この試験におけるキイトルーダの安全性プロファイルは、これまでの試験で認められているものと一貫しており、新たな安全性の懸念は特定されなかった。
この結果については、今後様々な腫瘍関連学会で発表するとともに、各国の規制当局への承認申請を予定している。
同試験は、米国国立衛生研究所(NIH)傘下の国立がん研究所(NCI)が資金提供して行ったもの。NRG Oncologyが主導し、NCIの助成とNational Clinical Trials Network(NCTN、NCI臨床試験ネットワーク)の全グループの参加を得て実施された。Merck & Co., Inc., Rahway, N.J., U.S.A.(米国とカナダ以外ではMSD)は、NCIとの間で締結した共同研究開発契約(CRADA)を通して資金の提供と支援を行った。
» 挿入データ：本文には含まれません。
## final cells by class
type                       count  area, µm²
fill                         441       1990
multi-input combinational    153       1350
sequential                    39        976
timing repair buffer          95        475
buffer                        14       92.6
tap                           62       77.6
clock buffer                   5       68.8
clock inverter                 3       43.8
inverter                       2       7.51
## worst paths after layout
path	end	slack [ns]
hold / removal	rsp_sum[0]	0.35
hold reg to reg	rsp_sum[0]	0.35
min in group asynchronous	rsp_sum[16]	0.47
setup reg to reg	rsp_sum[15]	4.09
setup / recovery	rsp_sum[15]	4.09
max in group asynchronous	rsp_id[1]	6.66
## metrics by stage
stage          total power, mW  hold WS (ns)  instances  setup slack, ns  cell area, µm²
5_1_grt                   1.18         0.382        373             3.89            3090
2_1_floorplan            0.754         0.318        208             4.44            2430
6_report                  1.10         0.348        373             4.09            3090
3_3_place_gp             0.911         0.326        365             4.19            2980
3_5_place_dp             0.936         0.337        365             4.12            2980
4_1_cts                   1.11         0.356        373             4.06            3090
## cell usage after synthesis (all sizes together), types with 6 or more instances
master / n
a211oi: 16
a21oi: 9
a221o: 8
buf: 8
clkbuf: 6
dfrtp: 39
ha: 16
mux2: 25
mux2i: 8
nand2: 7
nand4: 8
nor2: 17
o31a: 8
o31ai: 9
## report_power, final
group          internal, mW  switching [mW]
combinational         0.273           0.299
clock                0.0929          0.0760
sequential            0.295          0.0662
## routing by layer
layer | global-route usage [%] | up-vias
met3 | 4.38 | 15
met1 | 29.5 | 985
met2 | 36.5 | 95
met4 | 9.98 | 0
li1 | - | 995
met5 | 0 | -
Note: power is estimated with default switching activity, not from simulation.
## config.mk

```make
export PLATFORM = sky130hd
export DESIGN_NAME = regfile_wb_arbiter_flat
export DESIGN_NICKNAME = d
export VERILOG_FILES = /design/src/rtl/rf_wb_pkg.sv /design/src/rtl/regfile_wb_arbiter_if.sv /design/src/rtl/regfile_wb_arbiter_rr_arbiter.sv /design/src/rtl/regfile_wb_arbiter.sv /design/src/flat_wrapper.sv
export SDC_FILE = /design/constraint.sdc
export NUM_CORES = 1
export LEC_CHECK = 0
export CAP_MARGIN = 20
export CORE_UTILIZATION = 33
export CTS_CLUSTER_DIAMETER = 100
export CTS_CLUSTER_SIZE = 16
export DETAILED_ROUTE_END_ITERATION = 8
export MAX_ROUTING_LAYER = met4
export PLACE_DENSITY = 0.77
export SYNTH_ARGS = -nofsm -noshare
export SYNTH_HDL_FRONTEND = slang
export SYNTH_SLANG_ARGS = --single-unit
```

## constraint.sdc

```tcl
create_clock -name clk -period 2.3 [get_ports clk]
set_input_delay 0.575 -clock clk [delete_from_list [all_inputs] [get_ports clk]]
set_output_delay 0.575 -clock clk [all_outputs]
set_load 0.02 [all_outputs]
```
Merck & Co., Inc., Rahway, N.J., USAは子宮内膜がんについて、包括的な臨床開発プログラムを行っている。キイトルーダは米国で、子宮内膜がんに対する2件の承認を取得している。エーザイとの提携に基づくレンバチニブとの併用療法は、治療ラインにかかわらず全身療法後に増悪し、根治的手術または放射線治療が不適応でpMMR(FDAが承認する検査で判定)を有するか、または高頻度マイクロサテライト不安定性(MSI-H)を有さない進行子宮内膜がんに対するものである。
また、単剤療法は、同じく治療ラインにかかわらず全身療法後に増悪し、根治的手術または放射線治療が不適応なMSI-HまたはdMMR(FDAが承認する検査で判定)を有する進行子宮内膜がんに対するものだ。
さらにMSDは、進行子宮内膜がんの一次治療におけるキイトルーダの単剤療法(KEYNOTE-C93/ENGOT-en15/GOG-3064)およびLENVIMAとの併用療法(LEAP-001/ENGOT-en9)、術後補助化学療法(KEYNOTE-B21/ENGOT-en11/GOG-3053)についてキイトルーダの評価を進めている。
◆同試験治験責任医師Ramez Eskander氏(カリフォルニア大学サンディエゴ校婦人科がん専門医)のコメント
進行または再発子宮内膜がんは米国で最も多い婦人科がんであるが、予後は不良で治療の選択肢も限られている。特に、プラチナ製剤による術後補助化学療法後に進行し、手術や放射線治療が不適応な患者さんにおいてこの状況は顕著である。
この試験で、ペムブロリズマブとカルボプラチンおよびパクリタキセルとの併用において、dMMRとpMMRの双方の集団でPFSについて統計学的に有意かつ臨床的に意義のある延長が認められた。この有望なデータを今後の腫瘍関連学会で発表する予定である。
◆Eliav Barr MSD研究開発本部シニア・バイス・プレジデント、グローバル臨床開発責任者、最高メディカル責任者のコメント
進行子宮内膜がんで全身療法を受けた後に進行し、手術や放射線治療の対象とならない患者さんにとって、キイトルーダは単剤療法および併用療法で重要な治療の選択肢となっている。
新たに得られた一次治療のデータは非常に有望で、ミスマッチ修復機構の状態に関わらずIII/IV期または再発子宮内膜がんのキイトルーダと化学療法との併用療法としての可能性が示された。